- **Instructions for the task**: What you return should be the lines from the first line of the records below through the line holding "run 3 against", unchanged.

- **Information shown**:
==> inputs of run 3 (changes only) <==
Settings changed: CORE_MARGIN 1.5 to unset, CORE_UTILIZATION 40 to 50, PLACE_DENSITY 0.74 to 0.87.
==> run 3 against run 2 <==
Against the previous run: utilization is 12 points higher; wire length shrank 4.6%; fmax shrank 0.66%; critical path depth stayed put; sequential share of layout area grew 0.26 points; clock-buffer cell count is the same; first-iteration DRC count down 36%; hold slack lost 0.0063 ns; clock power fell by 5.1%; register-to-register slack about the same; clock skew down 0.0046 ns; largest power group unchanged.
===== src/rtl/fib_stepper.sv =====
`default_nettype none
// ============================================================================
// fib_stepper : Fibonacci stepper advanced by synchronized rising edges of tick_in.
// Define FIB_STEPPER_BCD_EN to add a sequential double-dabble BCD output.
// Revision    : 1.0
// ============================================================================
module fib_stepper #(
  parameter int WIDTH = 16,
  parameter bit WRAP  = 1'b1
) (
  input  logic             clk,
  input  logic             rst,
  input  logic             tick_in,
  input  logic             start,
  input  logic             hold,
  input  logic             clear,
  output logic [WIDTH-1:0] fib_out,
  output logic [5:0]       index,
  output logic             valid,
  output logic             overflow,
  output logic             busy,
  output logic             halted
`ifdef FIB_STEPPER_BCD_EN
  ,
  output logic [4*((WIDTH*3)/10+1)-1:0] bcd_out,
  output logic                          bcd_valid
`endif
);

  localparam logic [WIDTH-1:0] c_one = {{(WIDTH-1){1'b0}}, 1'b1};

  typedef enum logic [1:0] {
    IDLE = 2'd0,
    RUN  = 2'd1,
    HALT = 2'd2
  } state_t;

  logic       sync1_q, sync2_q, sync3_q;
  logic [2:0] arm_q;
  logic       step_w;

  state_t           state_q, state_d;
  logic [WIDTH-1:0] a_q, a_d, b_q, b_d;
  logic [5:0]       idx_q, idx_d;
  logic             novf_q, novf_d;
  logic             ovf_q, ovf_d;
  logic             valid_q, valid_d;
  logic             busy_q, halted_q;
  logic [WIDTH:0]   sum_w;

  // arm_q marks how many sync stages hold real samples of tick_in, so a tick
  // that is already high when reset releases cannot look like a fresh edge.
  always_ff @(posedge clk or posedge rst) begin
    if (rst) begin
      sync1_q <= 1'b0;
      sync2_q <= 1'b0;
      sync3_q <= 1'b0;
      arm_q   <= 3'b000;
    end else begin
      sync1_q <= tick_in;
      sync2_q <= sync1_q;
      sync3_q <= sync2_q;
      arm_q   <= {arm_q[1:0], 1'b1};
    end
  end

  assign step_w = sync2_q & ~sync3_q & arm_q[2];
  assign sum_w  = {1'b0, a_q} + {1'b0, b_q};

  always_comb begin
    state_d = state_q;
    a_d     = a_q;
    b_d     = b_q;
    idx_d   = idx_q;
    novf_d  = novf_q;
    ovf_d   = ovf_q;
    valid_d = 1'b0;
    if (clear) begin
      state_d = IDLE;
      a_d     = '0;
      b_d     = c_one;
      idx_d   = '0;
      novf_d  = 1'b0;
    end else begin
      case (state_q)
        IDLE, HALT: begin
          if (start) begin
            state_d = RUN;
            a_d     = '0;
            b_d     = c_one;
            idx_d   = '0;
            novf_d  = 1'b0;
            ovf_d   = 1'b0;
          end
        end
        RUN: begin
          if (step_w && !hold) begin
            if (novf_q) begin
              ovf_d = 1'b1;
              if (WRAP) begin
                a_d     = '0;
                b_d     = c_one;
                idx_d   = '0;
                novf_d  = 1'b0;
                valid_d = 1'b1;
              end else begin
                state_d = HALT;
              end
            end else begin
              a_d     = b_q;
              b_d     = sum_w[WIDTH-1:0];
              novf_d  = sum_w[WIDTH];
              idx_d   = idx_q + 6'd1;
              valid_d = 1'b1;
            end
          end
        end
        default: state_d = IDLE;
      endcase
    end
  end

  always_ff @(posedge clk or posedge rst) begin
    if (rst) begin
      state_q  <= IDLE;
      a_q      <= '0;
      b_q      <= c_one;
      idx_q    <= '0;
      novf_q   <= 1'b0;
      ovf_q    <= 1'b0;
      valid_q  <= 1'b0;
      busy_q   <= 1'b0;
      halted_q <= 1'b0;
    end else begin
      state_q  <= state_d;
      a_q      <= a_d;
      b_q      <= b_d;
      idx_q    <= idx_d;
      novf_q   <= novf_d;
      ovf_q    <= ovf_d;
      valid_q  <= valid_d;
      busy_q   <= (state_d == RUN);
      halted_q <= (state_d == HALT);
    end
  end

  assign fib_out  = a_q;
  assign index    = idx_q;
  assign valid    = valid_q;
  assign overflow = ovf_q;
  assign busy     = busy_q;
  assign halted   = halted_q;

`ifdef FIB_STEPPER_BCD_EN
  localparam int DIGITS = (WIDTH*3)/10 + 1;
  localparam int BCDW   = 4*DIGITS;

  logic [WIDTH-1:0] bin_q, bin_d;
  logic [BCDW-1:0]  acc_q, acc_d, adj_w, bcd_q, bcd_d;
  logic [5:0]       cnt_q, cnt_d;
  logic             bcdv_q, bcdv_d;

  always_comb begin
    adj_w = acc_q;
    for (int i = 0; i < DIGITS; i++) begin
      if (acc_q[4*i +: 4] >= 4'd5) adj_w[4*i +: 4] = acc_q[4*i +: 4] + 4'd3;
    end
  end

  // The accumulator's dropped MSB (always 0) refills the binary LSB; those
  // refill bits never reach the top of bin_q within WIDTH shifts.
  always_comb begin
    bin_d  = bin_q;
    acc_d  = acc_q;
    cnt_d  = cnt_q;
    bcd_d  = bcd_q;
    bcdv_d = 1'b0;
    if (valid_q) begin
      bin_d = a_q;
      acc_d = '0;
      cnt_d = 6'(WIDTH);
    end else if (cnt_q != 6'd0) begin
      acc_d = {adj_w[BCDW-2:0], bin_q[WIDTH-1]};
      bin_d = {bin_q[WIDTH-2:0], adj_w[BCDW-1]};
      cnt_d = cnt_q - 6'd1;
      if (cnt_q == 6'd1) begin
        bcd_d  = acc_d;
        bcdv_d = 1'b1;
      end
    end
  end

  always_ff @(posedge clk or posedge rst) begin
    if (rst) begin
      bin_q  <= '0;
      acc_q  <= '0;
      cnt_q  <= '0;
      bcd_q  <= '0;
      bcdv_q <= 1'b0;
    end else begin
      bin_q  <= bin_d;
      acc_q  <= acc_d;
      cnt_q  <= cnt_d;
      bcd_q  <= bcd_d;
      bcdv_q <= bcdv_d;
    end
  end

  assign bcd_out   = bcd_q;
  assign bcd_valid = bcdv_q;
`endif

endmodule
`default_nettype wire


===== config.mk =====
export PLATFORM = sky130hd
export DESIGN_NAME = fib_stepper
export DESIGN_NICKNAME = d
export VERILOG_FILES = /design/src/rtl/fib_stepper.sv
export SDC_FILE = /design/constraint.sdc
export NUM_CORES = 1
export LEC_CHECK = 0
export CAP_MARGIN = 20
export CELL_PAD_IN_SITES_DETAIL_PLACEMENT = 0
export CELL_PAD_IN_SITES_GLOBAL_PLACEMENT = 2
export CORE_ASPECT_RATIO = 1.75
export CORE_MARGIN = 3
export CORE_UTILIZATION = 39
export DETAILED_ROUTE_END_ITERATION = 7
export PLACE_DENSITY = 0.95
export SKIP_CTS_REPAIR_TIMING = 1
export SLEW_MARGIN = 20
export SYNTH_ARGS = -nofsm -noshare
export SYNTH_HDL_FRONTEND = slang
export SYNTH_SLANG_ARGS = --single-unit

===== constraint.sdc =====
create_clock -name clk -period 4.1 [get_ports clk]
set_clock_uncertainty 0.05 [all_clocks]
set_input_delay 1.025 -clock clk [delete_from_list [all_inputs] [get_ports clk]]
set_output_delay 1.025 -clock clk [all_outputs]
set_load 0.005 [all_outputs]

==> implementation parameters <==
Parameter                              Value

Clock network
  H-tree levels    2
  Clock tree sinks    51
  Clock tree from TritonCTS    yes
  Clock transition at the registers of the reported paths    0.07 ns
  Clock Tree Buf Depth    2
  Number of clock buffers inserted by TritonCTS    5
  Clock latency reported for the late side of the worst-skew pair    0.29 ns
  Root buffer cell    clkbuf_16

Status
  Run status    complete, no violations

Finish
  Antenna fix cells    0
  Area grow syn2layout    19.9%
  Layout fillers    639
  Commonest cells after routing, fill and taps aside    50 x dfrtp_1, 31 x clkdlybuf4s50_1, 23 x nand2_1
  Share of layout cells above drive strength 1    7.47%
  Leading cell type in the layout, fill and taps excluded    dfrtp_1
  Number of nets in the finished design    304

Detailed routing
  Vias after detailed routing    1982
  Vias per std cell    roughly 5.5
  Number of design-rule violations left by the first detailed-router iteration    106
  Total iterations of the first detailed-routing run    4
  Final routed wirelength across all metal layers    ~5600 um
  Final antenna-violating net count    0
  Per-cell routed wire length    15.4 um
  DRC violations left    0

STA
  Setup Total Neg Slack    0 ns
  Hold Fails Final Rpt    0
  Pin slew with the least headroom to its limit    1.03 ns
  Max transition margin    31.4%
  RSZ-0062 raised after global routing    no
  Final setup violation count    0
  Hold slack    0.300 ns
  Final clock period utilization by the worst path    70.8%
  Final period demand of the worst path    roughly 2.9 ns
  Final Max Slew Viols    0
  PnR worst setup slack    1.20 ns
  Max Freq    345 MHz

Floorplan
  Core outline area    0.00654 mm^2
  Die outline height    115 um
  Number of placement rows    39
  Num ports    32
  Die area    0.00780 mm^2
  Initial core utilization    40.2%
  Die Span X    slightly below 70 um

Critical path
  Max stage delay on crit path    0.57 ns
  R2R Setup Slk    1.47 ns
  Top Family by Delay on Critical Path    simple AND/OR/NAND/NOR gates
  Highest net fanout along the worst path    15
  Required time at the endpoint of the critical path    4.24 ns
  Capturing element type of the critical path    flop
  Type of the setup path with the least slack    primary input to flop
  Setup crit start kind    primary input
  Critical path buffer and inverter count    1
  Arrival time of data at the critical path endpoint    3.04 ns
  Cell at the slowest stage of the critical path    or2_0
  Cells along the critical path    clkdlybuf4s50_1 -> or3_4 -> or2_0 -> o41ai_2

Worst hold path
  Type of the worst min-delay path    flop to flop

Place
  Count of input and output buffers    31
  Worst slack, placed    0.856 ns
  Weighted congestion at the end of routability-driven global placement    0.773
  Half-perimeter wire length after detailed placement    4010 um

Power
  NetSw    226 uW
  Fraction of power consumed by the clock network    44.2%
  Worst IR Drop VDD    0.160 mV
  Sequential share of power    52.1%
  PwrDens    310 mW/mm^2
  Combinational Power Share    3.7%
  Switching share of power    23.1%
  Internal Power    about 750 uW
  Leakage power    0.00143 uW

Global route
  Wire length of the first global-routing pass    9740 um
  Largest net degree at the start of global routing    52
  Antenna violations before repair    0
  Global-route total usage across every layer    16.5%
  Via count of the first global-routing pass    2099
  Remaining Overflow, GRT    0

Logic synthesis
  Synth Flop Type    dfrtp_1
  Sequential-to-total area share from yosys stat    around 49%
  Async set or reset register ratio after synthesis    100%
  Post-Syn Nets    roughly 270
  Summed instance area of the synthesized netlist    0.00263 mm^2
  Yosys warns    0
  Number of storage elements in the synthesis netlist    51
  EDFF count, synth    0
  Distinct cell type count after synthesis    between 50 and 60
  Cells after Synth    249
  Synth Area per Inst    10.6 um^2

Job
  Number of max-capacitance violations reported    0
## metal layers
metal  track usage (%)  part of all wire, %  vias up
li1                  -                    -      969
met1              17.9                   39      972
met2              30.2                   55       30
met3              2.75                  2.5       11
met4              6.91                  2.8        0
met5                 0                    0        -
## Yosys cell counts (2+ instances only)
library cell	instances	area share [%]
dfrtp_1	50	48
nand2_1	23	3.3
ha_1	17	8.1
a21oi_1	16	3.0
a22o_1	16	5.3
o21ai_1	16	3.0
nor2_1	15	2.1
inv_1	7	1.0
o21ai_0	7	1.3
xor2_1	6	2.0
a21o_1	5	1.4
a32o_1	5	1.9
nand3_1	5	0.95
or3_1	4	0.95
a31oi_1	3	0.71
clkbuf_1	3	0.43
nand2b_1	3	0.71
o31ai_1	3	0.86
a211oi_1	2	0.57
a21boi_1	2	0.57
buf_2	2	0.38
nor2b_1	2	0.48
nor4b_1	2	0.67
o21a_1	2	0.57
o21bai_1	2	0.57
or2_0	2	0.48
## flip-flops by register name, indices dropped and copies added, names as in the netlist, 2 cells and up
| signal | count |
|---|---|
| fib_out | 16 |
| b_q | 16 |
| arm_q | 3 |
| state_q | 2 |
| index | 6 |
## kinds of logic after synthesis
group / share of synthesized area [%]
compound gates: 23.3
fa+ha+maj: 8.85
simple gates: 13.6
xor+xnor: 2.33
flops: 48.6
buf+inv: 3.24
other cells: 0.143
## power groups by stage
stage | registers [uW] | clock network (uW) | logic, uW
floorplan | 519 | 0 | 24.5
finish | 509 | 431 | 35.9
detailed placement | 519 | 0 | 37.2
global route | 510 | 462 | 40.9
global placement | 519 | 0 | 36.6
CTS | 509 | 444 | 37.1
## area by class of cell
cell class | count | area, um^2 | share of cell area (%)
Tap cell | 82 | 103 | 3.25
Sequential cell | 51 | 1280 | 40.5
Inverter | 7 | 27.5 | 0.873
Multi-Input combinational cell | 182 | 1270 | 40.2
Timing Repair Buffer | 33 | 325 | 10.3
Clock inverter | 3 | 28.8 | 0.913
Clock buffer | 5 | 125 | 3.97
## through the flow
step           instances  total power, uW  instance area [um^2]  utilization, %
4_1_cts              363              991                  3150            48.2
6_report             363              976                  3150            48.2
5_1_grt              363             1010                  3150            48.2
3_3_place_gp         355              555                  3000            45.8
2_1_floorplan        249              543                  2630               -
3_5_place_dp         355              556                  3000            45.8
## worst paths after layout
kind,startpoint,end,cells after the start
worst max-delay path,clear,index[5],4
max in group asynchronous,rst,fib_out[14],2
worst min-delay path,arm_q[0],arm_q[1],0
min in group asynchronous,rst,sync2_q,2
worst min register to register,arm_q[0],arm_q[1],0
worst max register to register,b_q[0],b_q[12],9
No activity file was read; power rests on OpenSTA's default activity.
[src/rtl/decode_issue_ctrl.sv]
// In-order issue controller: fetch buffer FIFO plus a register scoreboard that holds back RAW/WAW hazards.
// Optional macro DECODE_WB_BYPASS_EN lets a same-cycle writeback resolve the head's hazard.
module decode_issue_ctrl #(
  parameter int DEPTH = 2
) (
  input  logic        clk,
  input  logic        rst_n,
  input  logic        if_valid,
  input  logic [31:0] if_instr,
  input  logic [63:0] if_pc,
  output logic        if_ready,
  output logic        id_valid,
  input  logic        id_ready,
  output logic [31:0] id_instr,
  output logic [63:0] id_pc,
  input  logic        wb_valid,
  input  logic [4:0]  wb_rd,
  input  logic        flush,
  output logic        stall_raw,
  output logic [31:0] sb_busy
);

  localparam int AW = $clog2(DEPTH);
  localparam logic [AW:0] FULL = (AW+1)'(DEPTH);

  logic [31:0]   mem_instr [DEPTH];
  logic [63:0]   mem_pc    [DEPTH];
  logic [AW-1:0] rd_ptr;
  logic [AW-1:0] wr_ptr;
  logic [AW:0]   count;
  logic [31:0]   busy;
  logic [31:0]   hold_instr;
  logic [63:0]   hold_pc;

  logic        head_valid;
  logic [31:0] head_instr;
  logic [63:0] head_pc;
  logic [6:0]  opcode;
  logic [4:0]  rd;
  logic [4:0]  rs1;
  logic [4:0]  rs2;
  logic        rs1_use;
  logic        rs2_use;
  logic        rd_wr;
  logic [31:0] busy_eff;
  logic        hazard;
  logic        push;
  logic        issue;
  logic [31:0] set_mask;
  logic [31:0] clr_mask;

  assign head_valid = (count != '0);
  assign head_instr = mem_instr[rd_ptr];
  assign head_pc    = mem_pc[rd_ptr];
  assign opcode     = head_instr[6:0];
  assign rd         = head_instr[11:7];
  assign rs1        = head_instr[19:15];
  assign rs2        = head_instr[24:20];

  always_comb begin
    rs1_use = 1'b0;
    rs2_use = 1'b0;
    rd_wr   = 1'b0;
    case (opcode)
      7'b0000011: begin rs1_use = 1'b1; rd_wr = 1'b1; end
      7'b0010011: begin rs1_use = 1'b1; rd_wr = 1'b1; end
      7'b0011011: begin rs1_use = 1'b1; rd_wr = 1'b1; end
      7'b0110011: begin rs1_use = 1'b1; rs2_use = 1'b1; rd_wr = 1'b1; end
      7'b0111011: begin rs1_use = 1'b1; rs2_use = 1'b1; rd_wr = 1'b1; end
      7'b0100011: begin rs1_use = 1'b1; rs2_use = 1'b1; end
      7'b1100011: begin rs1_use = 1'b1; rs2_use = 1'b1; end
      7'b0110111: rd_wr = 1'b1;
      7'b0010111: rd_wr = 1'b1;
      7'b1101111: rd_wr = 1'b1;
      7'b1100111: begin rs1_use = 1'b1; rd_wr = 1'b1; end
      default: ;
    endcase
  end

`ifdef DECODE_WB_BYPASS_EN
  assign busy_eff = busy & ~(wb_valid ? (32'd1 << wb_rd) : 32'd0);
`else
  assign busy_eff = busy;
`endif

  assign hazard = (rs1_use && (rs1 != 5'd0) && busy_eff[rs1])
                | (rs2_use && (rs2 != 5'd0) && busy_eff[rs2])
                | (rd_wr && (rd != 5'd0) && busy_eff[rd]);

  assign if_ready  = (count != FULL);
  assign id_valid  = head_valid & ~hazard & ~flush;
  assign stall_raw = head_valid & hazard;
  assign push      = if_valid & if_ready & ~flush;
  assign issue     = id_valid & id_ready;
  assign id_instr  = head_valid ? head_instr : hold_instr;
  assign id_pc     = head_valid ? head_pc : hold_pc;
  assign sb_busy   = busy;

  // Full buffer never accepts, even while popping, so if_ready stays a pure function of count.
  always_ff @(posedge clk or negedge rst_n) begin
    if (!rst_n) begin
      for (int i = 0; i < DEPTH; i++) begin
        mem_instr[i] <= '0;
        mem_pc[i]    <= '0;
      end
      rd_ptr     <= '0;
      wr_ptr     <= '0;
      count      <= '0;
      hold_instr <= '0;
      hold_pc    <= '0;
    end else begin
      if (head_valid) begin
        hold_instr <= head_instr;
        hold_pc    <= head_pc;
      end
      if (flush) begin
        rd_ptr <= '0;
        wr_ptr <= '0;
        count  <= '0;
      end else begin
        if (push) begin
          mem_instr[wr_ptr] <= if_instr;
          mem_pc[wr_ptr]    <= if_pc;
          wr_ptr            <= wr_ptr + 1'b1;
        end
        if (issue) rd_ptr <= rd_ptr + 1'b1;
        case ({push, issue})
          2'b10:   count <= count + 1'b1;
          2'b01:   count <= count - 1'b1;
          default: count <= count;
        endcase
      end
    end
  end

  assign set_mask = (issue && rd_wr && (rd != 5'd0)) ? (32'd1 << rd) : 32'd0;
  assign clr_mask = (wb_valid && (wb_rd != 5'd0)) ? (32'd1 << wb_rd) : 32'd0;

  // Set is applied after clear so a same-cycle issue to the written-back register wins.
  always_ff @(posedge clk or negedge rst_n) begin
    if (!rst_n) busy <= '0;
    else        busy <= (busy & ~clr_mask) | set_mask;
  end

endmodule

- **Expected output**:
==> inputs of run 3 (changes only) <==
Settings changed: CORE_MARGIN 1.5 to unset, CORE_UTILIZATION 40 to 50, PLACE_DENSITY 0.74 to 0.87.
==> run 3 against run 2 <==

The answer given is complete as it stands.